[Stored data]
....................

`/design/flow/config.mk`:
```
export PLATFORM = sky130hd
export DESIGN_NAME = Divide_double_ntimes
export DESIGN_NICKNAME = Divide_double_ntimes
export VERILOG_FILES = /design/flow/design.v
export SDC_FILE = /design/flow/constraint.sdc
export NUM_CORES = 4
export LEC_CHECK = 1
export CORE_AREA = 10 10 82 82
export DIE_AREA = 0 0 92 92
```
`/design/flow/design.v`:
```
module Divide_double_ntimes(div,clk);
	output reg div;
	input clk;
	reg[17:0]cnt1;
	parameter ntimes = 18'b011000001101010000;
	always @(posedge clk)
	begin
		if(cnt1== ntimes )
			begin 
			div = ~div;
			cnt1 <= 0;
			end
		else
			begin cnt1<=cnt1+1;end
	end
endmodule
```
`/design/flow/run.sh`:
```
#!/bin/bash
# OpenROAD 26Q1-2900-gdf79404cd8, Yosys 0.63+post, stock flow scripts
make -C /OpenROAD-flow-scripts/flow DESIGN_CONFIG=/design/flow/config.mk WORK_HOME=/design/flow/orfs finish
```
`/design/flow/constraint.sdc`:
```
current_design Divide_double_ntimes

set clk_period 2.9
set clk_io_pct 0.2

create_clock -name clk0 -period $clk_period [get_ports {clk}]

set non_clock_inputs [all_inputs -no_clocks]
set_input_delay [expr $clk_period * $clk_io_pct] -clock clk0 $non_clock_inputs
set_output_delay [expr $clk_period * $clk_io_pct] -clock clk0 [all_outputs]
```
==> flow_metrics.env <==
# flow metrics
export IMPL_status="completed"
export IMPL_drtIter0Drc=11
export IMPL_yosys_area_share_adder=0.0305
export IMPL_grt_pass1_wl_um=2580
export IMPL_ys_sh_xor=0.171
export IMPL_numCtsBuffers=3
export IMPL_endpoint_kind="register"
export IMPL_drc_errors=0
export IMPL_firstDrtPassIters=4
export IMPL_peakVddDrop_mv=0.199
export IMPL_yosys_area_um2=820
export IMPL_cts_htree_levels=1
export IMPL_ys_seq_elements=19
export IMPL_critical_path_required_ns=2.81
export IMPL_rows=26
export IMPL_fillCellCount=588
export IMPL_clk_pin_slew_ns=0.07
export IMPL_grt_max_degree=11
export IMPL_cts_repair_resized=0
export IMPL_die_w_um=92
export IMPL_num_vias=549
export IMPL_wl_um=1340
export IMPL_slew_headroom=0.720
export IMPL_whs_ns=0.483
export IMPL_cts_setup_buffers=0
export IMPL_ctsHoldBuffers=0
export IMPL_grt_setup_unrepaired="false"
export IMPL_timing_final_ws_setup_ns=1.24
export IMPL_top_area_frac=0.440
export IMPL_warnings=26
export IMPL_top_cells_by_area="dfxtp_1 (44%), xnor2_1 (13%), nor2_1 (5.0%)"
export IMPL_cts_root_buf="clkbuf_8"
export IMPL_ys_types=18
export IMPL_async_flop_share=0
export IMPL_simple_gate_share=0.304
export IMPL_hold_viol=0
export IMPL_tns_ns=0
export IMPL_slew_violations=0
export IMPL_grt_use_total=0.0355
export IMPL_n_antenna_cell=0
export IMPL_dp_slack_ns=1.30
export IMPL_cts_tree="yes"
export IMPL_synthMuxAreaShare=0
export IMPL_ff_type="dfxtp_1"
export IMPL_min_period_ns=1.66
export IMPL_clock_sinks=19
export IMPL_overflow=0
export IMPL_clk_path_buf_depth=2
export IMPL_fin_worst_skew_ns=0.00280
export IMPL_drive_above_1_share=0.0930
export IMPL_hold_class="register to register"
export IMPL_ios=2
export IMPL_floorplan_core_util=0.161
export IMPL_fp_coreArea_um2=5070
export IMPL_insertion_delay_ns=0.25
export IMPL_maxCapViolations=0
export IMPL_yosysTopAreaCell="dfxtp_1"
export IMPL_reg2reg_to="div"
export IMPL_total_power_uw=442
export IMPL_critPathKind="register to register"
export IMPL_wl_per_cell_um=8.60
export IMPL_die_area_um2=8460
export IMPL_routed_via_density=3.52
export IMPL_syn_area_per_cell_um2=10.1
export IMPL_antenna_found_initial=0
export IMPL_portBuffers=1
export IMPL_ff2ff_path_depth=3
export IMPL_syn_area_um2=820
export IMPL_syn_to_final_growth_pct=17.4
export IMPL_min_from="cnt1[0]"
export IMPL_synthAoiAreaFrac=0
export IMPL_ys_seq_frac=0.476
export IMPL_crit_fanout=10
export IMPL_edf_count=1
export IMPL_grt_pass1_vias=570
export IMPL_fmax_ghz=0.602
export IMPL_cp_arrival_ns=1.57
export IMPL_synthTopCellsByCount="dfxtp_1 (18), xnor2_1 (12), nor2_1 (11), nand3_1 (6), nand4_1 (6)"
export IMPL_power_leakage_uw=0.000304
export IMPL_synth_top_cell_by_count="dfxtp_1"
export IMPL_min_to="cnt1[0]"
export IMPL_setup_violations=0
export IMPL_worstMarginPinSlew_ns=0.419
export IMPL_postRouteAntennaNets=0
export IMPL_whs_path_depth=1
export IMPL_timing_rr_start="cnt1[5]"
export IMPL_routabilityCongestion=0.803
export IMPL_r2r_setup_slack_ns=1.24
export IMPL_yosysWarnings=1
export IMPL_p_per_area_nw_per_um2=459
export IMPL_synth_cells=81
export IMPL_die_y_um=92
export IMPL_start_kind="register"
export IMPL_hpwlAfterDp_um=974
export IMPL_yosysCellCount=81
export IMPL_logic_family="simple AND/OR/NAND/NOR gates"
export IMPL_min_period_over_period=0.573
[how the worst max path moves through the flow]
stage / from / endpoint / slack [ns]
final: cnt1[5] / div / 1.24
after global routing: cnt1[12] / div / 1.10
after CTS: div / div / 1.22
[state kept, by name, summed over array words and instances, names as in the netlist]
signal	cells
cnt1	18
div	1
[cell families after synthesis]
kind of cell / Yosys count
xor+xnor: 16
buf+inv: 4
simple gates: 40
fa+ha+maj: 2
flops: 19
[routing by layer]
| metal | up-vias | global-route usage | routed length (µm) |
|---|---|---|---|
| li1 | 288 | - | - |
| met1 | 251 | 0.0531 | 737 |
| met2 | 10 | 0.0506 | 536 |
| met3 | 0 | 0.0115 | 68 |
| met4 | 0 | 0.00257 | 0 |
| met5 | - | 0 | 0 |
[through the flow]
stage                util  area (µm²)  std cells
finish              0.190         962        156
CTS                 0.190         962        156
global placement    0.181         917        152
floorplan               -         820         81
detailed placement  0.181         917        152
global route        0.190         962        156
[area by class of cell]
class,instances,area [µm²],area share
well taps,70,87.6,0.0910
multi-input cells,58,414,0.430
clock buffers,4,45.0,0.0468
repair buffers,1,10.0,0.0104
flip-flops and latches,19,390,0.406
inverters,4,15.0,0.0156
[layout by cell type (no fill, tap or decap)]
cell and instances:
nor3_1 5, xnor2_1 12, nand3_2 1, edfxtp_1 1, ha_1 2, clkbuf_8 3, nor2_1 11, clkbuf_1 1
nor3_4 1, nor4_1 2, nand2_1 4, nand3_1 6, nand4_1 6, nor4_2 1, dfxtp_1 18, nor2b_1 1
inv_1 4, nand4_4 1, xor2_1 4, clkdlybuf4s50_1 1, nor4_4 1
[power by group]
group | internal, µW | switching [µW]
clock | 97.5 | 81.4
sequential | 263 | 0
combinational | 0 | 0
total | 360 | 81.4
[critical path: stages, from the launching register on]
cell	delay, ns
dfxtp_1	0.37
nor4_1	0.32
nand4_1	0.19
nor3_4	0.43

....................

The problem:
For this exercise, repeat exactly the lines of the data above from the one with "export IMPL_postRouteAntennaNets=0" down to the one with "[how the worst", both end lines included.

Result of the task:
export IMPL_postRouteAntennaNets=0
export IMPL_whs_path_depth=1
export IMPL_timing_rr_start="cnt1[5]"
export IMPL_routabilityCongestion=0.803
export IMPL_r2r_setup_slack_ns=1.24
export IMPL_yosysWarnings=1
export IMPL_p_per_area_nw_per_um2=459
export IMPL_synth_cells=81
export IMPL_die_y_um=92
export IMPL_start_kind="register"
export IMPL_hpwlAfterDp_um=974
export IMPL_yosysCellCount=81
export IMPL_logic_family="simple AND/OR/NAND/NOR gates"
export IMPL_min_period_over_period=0.573
[how the worst max path moves through the flow]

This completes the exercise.